Num concurso, prossegue Henrique, “a classificação é ditada pela plumagem, raça, cor, o tamanho, o porte, ou seja, tudo é avaliado”, existindo categorias várias, formando-se equipas ou concorrendo individualmente, quer machos quer fêmeas.
“Aqui no concelho há muitos criadores, que concorrem aos campeonatos. Temos por exemplo o Brito, na Pedra Mourinha, que chega a tirar 300… ou mesmo 500 novos canários. Com os outros que já tem, é capaz de juntar 700 e tal”, assegura, ciente de que são números para causar o espanto geral.
Uma hora diária a tratar das gaiolas
De novidade em novidade, aparecem as caturras! “São do meu filho”, atira logo Henrique. São pássaros mansos “e criados à mão pelo Ricardo”, o filho que também é amante da ornitologia, embora seja o pai, de momento, a tratar de toda a passarada.
“Ele é que gosta, e muito, já o Hugo, o outro meu filho, não liga ao assunto”. E a esposa? O nosso homem dá uma valente gargalhada e confessa que “a Mena queria fazer uma cozinha deste espaço, mas depois rendeu-se às evidências”.
No clube de Silves, todos os sócios têm um número, que corresponde “às anilhas que colocamos nos pássaros em todas as exposições”, o que funciona como identificação da ave e também do seu dono.
Henrique dedica uma hora de todas as suas manhãs para tratar dos canários “e só depois é que vou tomar o pequeno almoço”, mas, aos sábados, ‘perde’ meio dia com uma limpeza profunda e cuidada, para além, claro, da alimentação, gastando uma média de 50 euros mensais na compra do indispensável para que os seus canários apresentem um porte de fazer inveja.
“Há alguns que morrem, naturalmente, inclusive por síncopes”, acrescenta Henrique, que, por norma, aumenta a sua coleção com as compras nas exposições, quase sempre aos criadores mais conhecidos no meio. “Também já fui a Sevilha para comprar. E já dei 120 euros por um macho mosaico amarelo e uma fêmea satiné”.

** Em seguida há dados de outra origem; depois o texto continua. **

==> inputs of v17 <==
// fir_filter
module fir_filter
#(
    parameter NUM_ELEMENTS = 7
)
(
    input clk,
    input rst,
    input [ 7 : 0 ] weight_data,
    input [ 2 : 0 ] weight_idx,
    input weight_valid,
    output weight_ready,
    input [ 7 : 0 ] input_data,
    input input_valid,
    output input_ready,
    output [ 15 : 0 ] output_data,
    input output_ready,
    output output_valid
);
export LEC_CHECK = 0
export ABC_AREA = 1
export CAP_MARGIN = 20
export CORE_ASPECT_RATIO = 1.06
export CORE_MARGIN = 2
export CORE_UTILIZATION = 40
export CTS_CLUSTER_DIAMETER = 393
export CTS_CLUSTER_SIZE = 100
export SETUP_SLACK_MARGIN = 3.89
export SLEW_MARGIN = 20
export TNS_END_PERCENT = 5
create_clock -name core_clock -period 13.0 [get_ports {clk}]
run.sh (not shown) runs the stock make flow with config.mk's settings and CLKGATE_MAP_FILE=.
==> inputs of v16, as changes to v17 <==
Settings changed: ABC_AREA 1 to not set, CORE_ASPECT_RATIO 1.06 to not set, CORE_UTILIZATION 40 to 64, CTS_CLUSTER_DIAMETER 393 to not set, CTS_CLUSTER_SIZE 100 to not set, SETUP_SLACK_MARGIN 3.89 to not set.
==> flow/constraint.sdc (replaced) <==
create_clock -name core_clock -period 9.99 [get_ports {clk}]
set_input_delay 1.9980 -clock core_clock [delete_from_list [all_inputs] [get_ports {clk}]]
set_output_delay 1.9980 -clock core_clock [all_outputs]
set_load 0.01 [all_outputs]
==> comparison <==
Of v16 and v17, v16 has the higher clock power (gap about 35%, measured against v17). In v16 the non-clock buffer count is lower than in v17, by 13. In clock-buffer cell count, v16 and v17 do not differ. Against v17, the clock skew of v16 is higher by 0.0059 ns.
==> figures <==
Number of tap cells added at floorplan: v17 645; v16 384
Area of all placed cells without fillers: v17 21600 sq um; v16 20200 sq um
Layout multi-input combinational cell count: v17 1302; v16 1238
Origin of the worst min-delay path: v17 values[3][7]; v16 values[4][3]
Int Power: v17 1120 uW; v16 1360 uW
Skew final: v17 0.0103 ns; v16 0.0162 ns
Total global-route track usage: v17 20.4%; v16 33.4%
Overall Power: v17 2080 uW; v16 2360 uW
Met3 GRT Util: v17 1.61%; v16 5.81%
Status: v17 finished clean; v16 finished clean

* * *

==> run D <==
==> flow/design.v <==
`timescale 1ns / 1ps
module fir_filter
#(
    parameter NUM_ELEMENTS = 7
)
(
    input clk,
    input rst,
    input [ 7 : 0 ] weight_data,
    input [ 2 : 0 ] weight_idx,
    input weight_valid,
    output weight_ready,
    input [ 7 : 0 ] input_data,
    input input_valid,
    output input_ready,
    output [ 15 : 0 ] output_data,
    input output_ready,
    output output_valid
);
    assign weight_ready = 1;
    assign input_ready = 1;
    assign output_valid = 1;
    reg [7:0] weights [NUM_ELEMENTS-1:0];
    reg [7:0] values [NUM_ELEMENTS-1:0];
    integer i;
    always@(posedge clk)begin
        if (rst)begin
            for (i = 0; i< NUM_ELEMENTS; i = i+1)
                weights[i] = 0;
        end else if (weight_valid)
            weights[weight_idx] = weight_data;
        for (i = NUM_ELEMENTS-1; i> 0; i=i-1)begin
            values[i] <= rst?0:values[i-1];
        end
        values[0] <= rst?0:input_data;
    end
    wire [15:0] intermediate_sums [NUM_ELEMENTS-1:0];
    assign output_data = intermediate_sums[NUM_ELEMENTS-1];  
    generate
        genvar j;
        for (j = 0; j<NUM_ELEMENTS; j=j+1)begin:summation
            assign intermediate_sums[j] = (j?intermediate_sums[j-1]:0) + values[j]*weights[j];
        end
    endgenerate
endmodule
==> flow/run.sh <==
#!/bin/bash
# the make line also repeats each setting of config.mk as NAME=value (left out here)
make -C /OpenROAD-flow-scripts/flow DESIGN_CONFIG=/design/flow/config.mk WORK_HOME=/design/flow/orfs CLKGATE_MAP_FILE= finish
==> flow/config.mk <==
export PLATFORM = sky130hd
export DESIGN_NAME = fir_filter
export DESIGN_NICKNAME = fir_filter
export VERILOG_FILES = /design/flow/design.v
export SDC_FILE = /design/flow/constraint.sdc
export NUM_CORES = 4
export LEC_CHECK = 0
export ABC_AREA = 1
export CAP_MARGIN = 0
export CORE_ASPECT_RATIO = 0.75
export CORE_MARGIN = 2
export CORE_UTILIZATION = 72
export CTS_CLUSTER_DIAMETER = 398
export CTS_CLUSTER_SIZE = 13
export HOLD_SLACK_MARGIN = -0.04
export PLACE_DENSITY = 0.38
export SETUP_SLACK_MARGIN = 1.35
export SLEW_MARGIN = 20
export TNS_END_PERCENT = 10
==> flow/constraint.sdc <==
create_clock -name core_clock -period 6.32 [get_ports {clk}]
set_input_delay 1.2640 -clock core_clock [delete_from_list [all_inputs] [get_ports {clk}]]
set_output_delay 1.2640 -clock core_clock [all_outputs]
set_load 0.01 [all_outputs]
==> run Y: changes against run D <==
==> flow/config.mk (replaced) <==
export PLATFORM = sky130hd
export DESIGN_NAME = fir_filter
export DESIGN_NICKNAME = fir_filter
export VERILOG_FILES = /design/flow/design.v
export SDC_FILE = /design/flow/constraint.sdc
export NUM_CORES = 4
export LEC_CHECK = 0
export CAP_MARGIN = 20
export CORE_MARGIN = 2
export CORE_UTILIZATION = 50
export CTS_CLUSTER_DIAMETER = 244
export CTS_CLUSTER_SIZE = 93
export SLEW_MARGIN = 20
==> flow/constraint.sdc (replaced) <==
create_clock -name core_clock -period 11.2 [get_ports {clk}]
set_input_delay 2.2400 -clock core_clock [delete_from_list [all_inputs] [get_ports {clk}]]
set_output_delay 2.2400 -clock core_clock [all_outputs]
set_load 0.01 [all_outputs]
==> design notes <==
The complex-gate fraction of the synthesized area works out to 1.037%. The required time at the worst endpoint is listed as 8960 ps. Combinational logic is responsible for 59.5% of the overall power. The share of cell area taken by multi-input logic gates came out at 70.38%. The run finished with no timing, DRC or antenna violations.
Source of the figures above: run Y

==> design notes <==
The flow ran to the end, but the layout failed its checks. The report lists the violated layout checks as negative setup slack. The run gives -2131 ps as the slack of the critical path. Final count of negative-setup-slack endpoints: 14. The complex-gate fraction of the synthesized area was 1.237%; the share of power burned in combinational logic was 67.3%. The share of cell area taken by multi-input logic gates is 60.24%.

The data required time at the worst endpoint is 5060 ps.
Source of the figures above: run D

Power and IR drop assume default switching activity.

As prateleiras circundantes do espaço mostram medalhas, taças e troféus vários, e, à medida que nos relata onde e como ganhou as distinções, Henrique continua atento às gaiolas e vai mexendo aqui e ali. “Todos os dias se rodam os ovos, e vamos, igualmente, colocando os de plástico, para as crias não estranharem”, diz, exemplificando como se faz.
Só por gosto e carolice
Os canários podem durar cerca de dez anos, dependendo bastante do modo como são tratados. Daí que a temperatura da sala seja minuciosamente verificada, com um relógio onde se marca o amanhecer e o anoitecer.
“Na época de criação acende toda a noite, para que a fêmea tenha sempre luz. Se, porventura, se apagar de repente, pode deixar os ovos”, argumenta Henrique, a propósito de todos os cuidados inerentes ao bem-estar e à ‘habitação’ dos canários.
“Já vendi canários por 40 ou 50 euros, o máximo. E também muitos por dez ou 15 euros. Não tenho isto para fazer negócio, é mesmo e só por gosto e carolice, não pretendo ganhar dinheiro”, assevera o criador, que é empresário em nome individual.
Já na parte final da reportagem, e ao mesmo tempo que mais pormenores sobre as bonitas aves continuam a ser revelados, ou não fosse este mundo um manancial de ‘novidades’, Henrique fala da mudança da pena e da “alimentação com vitaminas, para os canários não irem abaixo”. Por outras palavras, “é preciso um trabalho aturado para participar nas exposição e concursos e dar boa imagem”.
Nesta circunstância, “os que vimos mais apropriados e melhores passam para as gaiolas”, por certo ‘douradas’, tal o enlevo posto nos atos e nas palavras.